The distribution of the Antarctic Fulmar F. glacialoides, the Pacific Fulmar F. glacialis rodgersii, and the Atlantic Fulmar F. g. glacialis is described. In the region Iceland-Faeroes-Britain (and Norway) the breeding distribution of the Fulmar has undergone a revolutionary change.

In Iceland the Fulmar nested in the seventeenth century perhaps only on Kolbeinsey and Grimsey in the north. In the middle of the eighteenth century a spread and increase started; by 1949 there were at least 155 colonies, many large. The Fulmar spread to the Faeroes in the early nineteenth century and now breeds in great numbers on every island. In 1878 the Fulmar spread from the Faeroes to Shetland; until then its only British station was the very large colony on St. Kilda, known since 1697 and large then. It has now spread round nearly all Scotland, Ireland, England and Wales, and is prospecting south and south-east England. In 1949 there were at least 365 breeding colonies in Britain, and 212 further stations at which Fulmars were prospecting or occupying nest-sites but had not been proved to breed. About thirty new stations are now being prospected yearly in Britain. At present over a hundred thousand nest-sites are occupied at British breeding stations, of which about a third are on the one traditional station of St. Kilda, where regular harvesting ceased by 1921.

The world population of the Atlantic Fulmar occupies over a million nest-sites yearly, but probably not many millions.

There is no evidence that the Fulmar's numbers are controlled by either parasites or predators, except sometimes by Man. Its food is described; it eats all manner of plankton and offal and any fatty food avidly.

It is suggested that the increase in the Fulmar population was made possible when man produced new and regular supplies of fatty offal, at first by the ship's-side flensing of whales and, when the supply of whales became exhausted, by the discarding of trawler waste and fish-guts, and that this increase was, and is, dependent on this food rather than climate, nest-site supply or predation. In a direct sense the Fulmar appears to be now partly a dependant of Man.

The Fulmar's breeding season is strikingly constant over its full breeding range. But there is a marked difference between small and large colonies in breeding success, and a certain difference in season. It is likely that the new colonies in Britain are being prospected and established by young birds, and that their reproductive inefficiency is due to the youth of their inhabitants, not to the “ Fraser Darling Effect”.

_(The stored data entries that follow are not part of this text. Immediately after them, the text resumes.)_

## src/rtl/sseg_arb_pkg.sv

```systemverilog
// Shared types for the seven-segment display arbiter: FSM states, digit
// bundle type and digit geometry.
package sseg_arb_pkg;

  localparam int NUM_DIGITS = 4;
  localparam int DIGIT_W    = 4;

  typedef enum logic {
    IDLE  = 1'b0,
    GRANT = 1'b1
  } sseg_arb_state_e;

  typedef logic [NUM_DIGITS-1:0][DIGIT_W-1:0] sseg_val_t;

  // Element 0 of the bundle is the least significant nibble (digit0).
  function automatic sseg_val_t to_sseg_val(input logic [NUM_DIGITS*DIGIT_W-1:0] raw);
    return sseg_val_t'(raw);
  endfunction

endpackage

```

## src/rtl/sseg_arbiter_rr_pick.sv

```systemverilog
// Combinational round-robin search: first asserted request starting one
// past the previous owner, wrapping around to the previous owner last.
module rr_pick #(
  parameter int NUM_REQ = 3,
  parameter int IDX_W   = (NUM_REQ > 1) ? $clog2(NUM_REQ) : 1
) (
  input  logic [NUM_REQ-1:0] req,
  input  logic [IDX_W-1:0]   last,
  output logic [IDX_W-1:0]   winner,
  output logic               valid
);

  logic [NUM_REQ-1:0][IDX_W-1:0] cand_idx;
  logic [NUM_REQ-1:0]            cand_hit;

  // Candidate gi is the requester gi+1 places after the previous owner.
  for (genvar gi = 0; gi < NUM_REQ; gi++) begin : g_cand
    assign cand_idx[gi] = IDX_W'((int'(last) + gi + 1) % NUM_REQ);
    assign cand_hit[gi] = req[cand_idx[gi]];
  end

  // Walk from the farthest candidate down so the nearest hit wins.
  always_comb begin
    winner = '0;
    valid  = 1'b0;
    for (int k = NUM_REQ - 1; k >= 0; k--) begin
      if (cand_hit[k]) begin
        winner = cand_idx[k];
        valid  = 1'b1;
      end
    end
  end

endmodule

```

## src/rtl/sseg_arbiter.sv

```systemverilog
// Round-robin sharing of the 4-digit seven-segment display between requesters.
// Optional SSEG_ARB_OWNER_EN: digit3 shows the owner index instead of req_data[15:12].
module sseg_arbiter
  import sseg_arb_pkg::*;
#(
  parameter int NUM_REQ    = 3,
  parameter int HOLD_TICKS = 4
) (
  input  logic                      clk,
  input  logic                      rst,
  input  logic                      tick,
  input  logic [NUM_REQ-1:0]        req,
  input  logic [NUM_REQ-1:0][15:0]  req_data,
  output logic [NUM_REQ-1:0]        gnt,
  output logic                      busy,
  output logic [3:0]                digit0,
  output logic [3:0]                digit1,
  output logic [3:0]                digit2,
  output logic [3:0]                digit3
);

  localparam int IDX_W = (NUM_REQ > 1) ? $clog2(NUM_REQ) : 1;
  localparam int CNT_W = $clog2(HOLD_TICKS + 1);
  localparam logic [CNT_W-1:0]   HOLD_MAX = CNT_W'(HOLD_TICKS);
  localparam logic [NUM_REQ-1:0] GNT_ONE  = NUM_REQ'(1);
  localparam logic [IDX_W-1:0]   LAST_RST = IDX_W'(NUM_REQ - 1);

  sseg_arb_state_e     state_reg, state_next;
  logic [NUM_REQ-1:0]  gnt_reg, gnt_next;
  logic                busy_reg, busy_next;
  logic [IDX_W-1:0]    last_reg, last_next;
  logic [CNT_W-1:0]    cnt_reg, cnt_next;
  sseg_val_t           digits_reg, digits_next;

  logic [IDX_W-1:0]    pick_idx;
  logic                pick_valid;
  logic                rival;
  logic                hold_done;
  sseg_val_t           win_val;
  sseg_val_t           own_val;

  rr_pick #(
    .NUM_REQ (NUM_REQ),
    .IDX_W   (IDX_W)
  ) u_rr_pick (
    .req    (req),
    .last   (last_reg),
    .winner (pick_idx),
    .valid  (pick_valid)
  );

  // last_reg is the current owner while granted, so the search finds it only
  // after every other requester; a different winner means someone is waiting.
  assign rival     = pick_valid && (pick_idx != last_reg);
  assign hold_done = (cnt_reg == HOLD_MAX);

  always_comb begin
    win_val = to_sseg_val(req_data[pick_idx]);
    own_val = to_sseg_val(req_data[last_reg]);
`ifdef SSEG_ARB_OWNER_EN
    win_val[NUM_DIGITS-1] = DIGIT_W'(pick_idx);
    own_val[NUM_DIGITS-1] = DIGIT_W'(last_reg);
`endif
  end

  always_ff @(posedge clk) begin
    if (rst) begin
      state_reg  <= IDLE;
      gnt_reg    <= '0;
      busy_reg   <= 1'b0;
      last_reg   <= LAST_RST;
      cnt_reg    <= '0;
      digits_reg <= '0;
    end else begin
      state_reg  <= state_next;
      gnt_reg    <= gnt_next;
      busy_reg   <= busy_next;
      last_reg   <= last_next;
      cnt_reg    <= cnt_next;
      digits_reg <= digits_next;
    end
  end

  always_comb begin
    state_next  = state_reg;
    gnt_next    = gnt_reg;
    last_next   = last_reg;
    cnt_next    = cnt_reg;
    digits_next = digits_reg;

    case (state_reg)
      IDLE: begin
        if (pick_valid) begin
          state_next  = GRANT;
          gnt_next    = GNT_ONE << pick_idx;
          last_next   = pick_idx;
          cnt_next    = '0;
          digits_next = win_val;
        end
      end
      GRANT: begin
        // An owner drop beats a rotation tick; the waiting requester is
        // picked up from IDLE on the following edge.
        if (!req[last_reg]) begin
          state_next = IDLE;
          gnt_next   = '0;
        end else if (tick) begin
          if (hold_done && rival) begin
            gnt_next    = GNT_ONE << pick_idx;
            last_next   = pick_idx;
            cnt_next    = '0;
            digits_next = win_val;
          end else begin
            digits_next = own_val;
            if (!hold_done) begin
              cnt_next = cnt_reg + CNT_W'(1);
            end
          end
        end
      end
      default: begin
        state_next = IDLE;
        gnt_next   = '0;
      end
    endcase

    busy_next = |gnt_next;
  end

  assign gnt    = gnt_reg;
  assign busy   = busy_reg;
  assign digit0 = digits_reg[0];
  assign digit1 = digits_reg[1];
  assign digit2 = digits_reg[2];
  assign digit3 = digits_reg[3];

endmodule

```

## config.mk

```make
export PLATFORM = sky130hd
export DESIGN_NAME = sseg_arbiter
export DESIGN_NICKNAME = d
export VERILOG_FILES = /design/src/rtl/sseg_arb_pkg.sv /design/src/rtl/sseg_arbiter_rr_pick.sv /design/src/rtl/sseg_arbiter.sv
export SDC_FILE = /design/constraint.sdc
export NUM_CORES = 1
export LEC_CHECK = 0
export ABC_CLOCK_PERIOD_IN_PS = 7700
export CAP_MARGIN = 20
export CORE_MARGIN = 5
export CORE_UTILIZATION = 50
export DETAILED_ROUTE_END_ITERATION = 10
export PLACE_DENSITY_LB_ADDON = 0.1
export SLEW_MARGIN = 15
export SYNTH_ARGS = -nofsm -noshare
export SYNTH_HDL_FRONTEND = slang
export SYNTH_SLANG_ARGS = --single-unit
```

## constraint.sdc

```tcl
create_clock -name clk -period 7.7 [get_ports clk]
set_input_delay 1.155 -clock clk [delete_from_list [all_inputs] [get_ports clk]]
set_output_delay 1.155 -clock clk [all_outputs]
set_load 0.02 [all_outputs]
```

Yosys cells after proc, flatten, opt, wreduce, memory -nomap -nowiden
Index checks and enable logic that the tools add are counted.

$add $sub $neg: 5. Multipliers: 0. Div/mod/pow operators: 3. $lt $le $gt $ge: 5. Equality and inequality tests: 7. Shift operators: 1. Mux-type cells: 42. Bitwise logic cells: 1. Reductions and logical operators: 6.

Operators with widths (number): $mod A32 B3 Y32 const B (3); $mux W16 (6); $add A32 B2 Y32 const B (2); $bmux W16 S2 (2); $pmux W16 S2 (1); $mux W3 (9); $lt A2 B3 Y1 const B (5); $mux W2 (7); $pmux W3 S2 (2); $mux W1 (9); $bmux W1 S2 (4); $reduce_and A4 Y1 (2); $ne A2 B1 Y1 const B (2); $ne A2 B2 Y1 const B (2); $pmux W2 S2 (1); $add A2 B1 Y3 const B (1); $add A2 B2 Y3 const B (1); $add A3 B1 Y3 const B (1); $eq A3 B3 Y1 const B (1); $ne A3 B2 Y1 const B (1); $reduce_and A3 Y1 (1); $reduce_or A3 Y1 (1); $shl A1 B2 Y3 const A (1); $logic_and A1 B1 Y1 (2); other kinds (3) (3).

Flip-flop bits (word level): 26. Latch bits: 0. Memory bits (writable): 0. Memory bits (read-only): 0. Input port bits: 54. Output and inout port bits: 20. Logic and storage cells: 79. Memories kept: 0.

Longest topological paths before layout
Gate-level depths: netlist of the first run.

Word-level depth: 16. Mapped depth: 13. Depth with buffers taken out: 9.

Modules after synthesis
From an unflattened synthesis of the first run, not the netlist that was laid out.

Cell total of the unflattened synthesis: 249. Area, all modules: 2163.3 um2.

Modules (own cells, without submodules): sseg_arbiter (times used 1, cells an instance 222, area each 1971.9 um2, seq. area each 520.5 um2); rr_pick (times used 1, cells an instance 27, area each 191.4 um2, seq. area each 0.0 um2).

Worst setup path after synthesis of the first run
OpenSTA, ideal clock, no wires.

Kind: reg-to-reg. Start point: register last_reg[1]. End point: register digits_reg, in the netlist digit2[1]. Arrival time: 2776 ps. Setup slack: 4845 ps. Cell stages (with the launch flop): 13. Path buffers: 3. Period minus slack after synthesis: 2855 ps. Cells stage by stage: dfxtp_1 clkbuf_1 inv_1 ha_1 buf_2 mux2i_1 nor2_2 o311a_4 xnor2_4 a31oi_2 buf_2 nand3_1 o211ai_1.

Cells in the longest elaborated chain, start to end: 15. Elaborated cells on any way between the ends: 36. Classes of those cells: add/sub: 4; div: 3; eq/ne: 3; mux: 23; reduce/logical: 3.

RTL lines: from (decl) (line sseg_arbiter.sv:31) `logic [IDX_W-1:0] last_reg, last_next;`; from (signal assigned) (line sseg_arbiter.sv:78) `last_reg <= last_next;`; $add A2 B2 Y3 (line sseg_arbiter_rr_pick.sv:18) `assign cand_idx[gi] = IDX_W'((int'(last) + gi + 1) % NUM_REQ);`; $add A32 B2 Y32 (line sseg_arbiter_rr_pick.sv:18); $mod A32 B3 Y32 (line sseg_arbiter_rr_pick.sv:18); $bmux W1 S2 (line sseg_arbiter_rr_pick.sv:19) `assign cand_hit[gi] = req[cand_idx[gi]];`; $mux W1 (not written as such) (line sseg_arbiter_rr_pick.sv:19); $mux W2 (3 in a row) (line sseg_arbiter_rr_pick.sv:27) `if (cand_hit[k]) begin`; $ne A2 B2 Y1 (line sseg_arbiter.sv:54) `assign rival = pick_valid && (pick_idx != last_reg);`; $logic_and A1 B1 Y1 (line sseg_arbiter.sv:54); $logic_and A1 B1 Y1 (line sseg_arbiter.sv:108) `if (hold_done && rival) begin`; $mux W16 (line sseg_arbiter.sv:108); $mux W16 (line sseg_arbiter.sv:107) `end else if (tick) begin`; $mux W16 (line sseg_arbiter.sv:104) `if (!req[last_reg]) begin`; $pmux W16 S2 (line sseg_arbiter.sv:91) `case (state_reg)`; to (signal assigned) (line sseg_arbiter.sv:80) `digits_reg <= digits_next;`; to (decl) (line sseg_arbiter.sv:33) `sseg_val_t digits_reg, digits_next;`.

Parallel ways exist; a longest one is shown, timed or not. The select of a mux whose other input is x is not followed. A chain may end at the register's enable or synchronous reset.

Final worst setup path of the first run
Same ends and word-level chain as after synthesis.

The suggestion that adult Fulmars breed not every year, but periodically, is rejected. On the contrary, it appears that the Fulmar spends the first years of its life at sea. The length of this period is unknown. In the next period of a Fulmar's life it develops an incubation patch and a drive to sit on a nest-site, but cannot lay or fertilize an egg. This period may last for four or five years, and one marked Fulmar has been taken at a cliff (and therefore in this period of its life) in the fourth season after that in which it was hatched. When it is perhaps 8 or 9 years old, possibly 7, the Fulmar breeds, and probably continues as a rule to do so annually for the rest of its long life if it is healthy and can find a mate.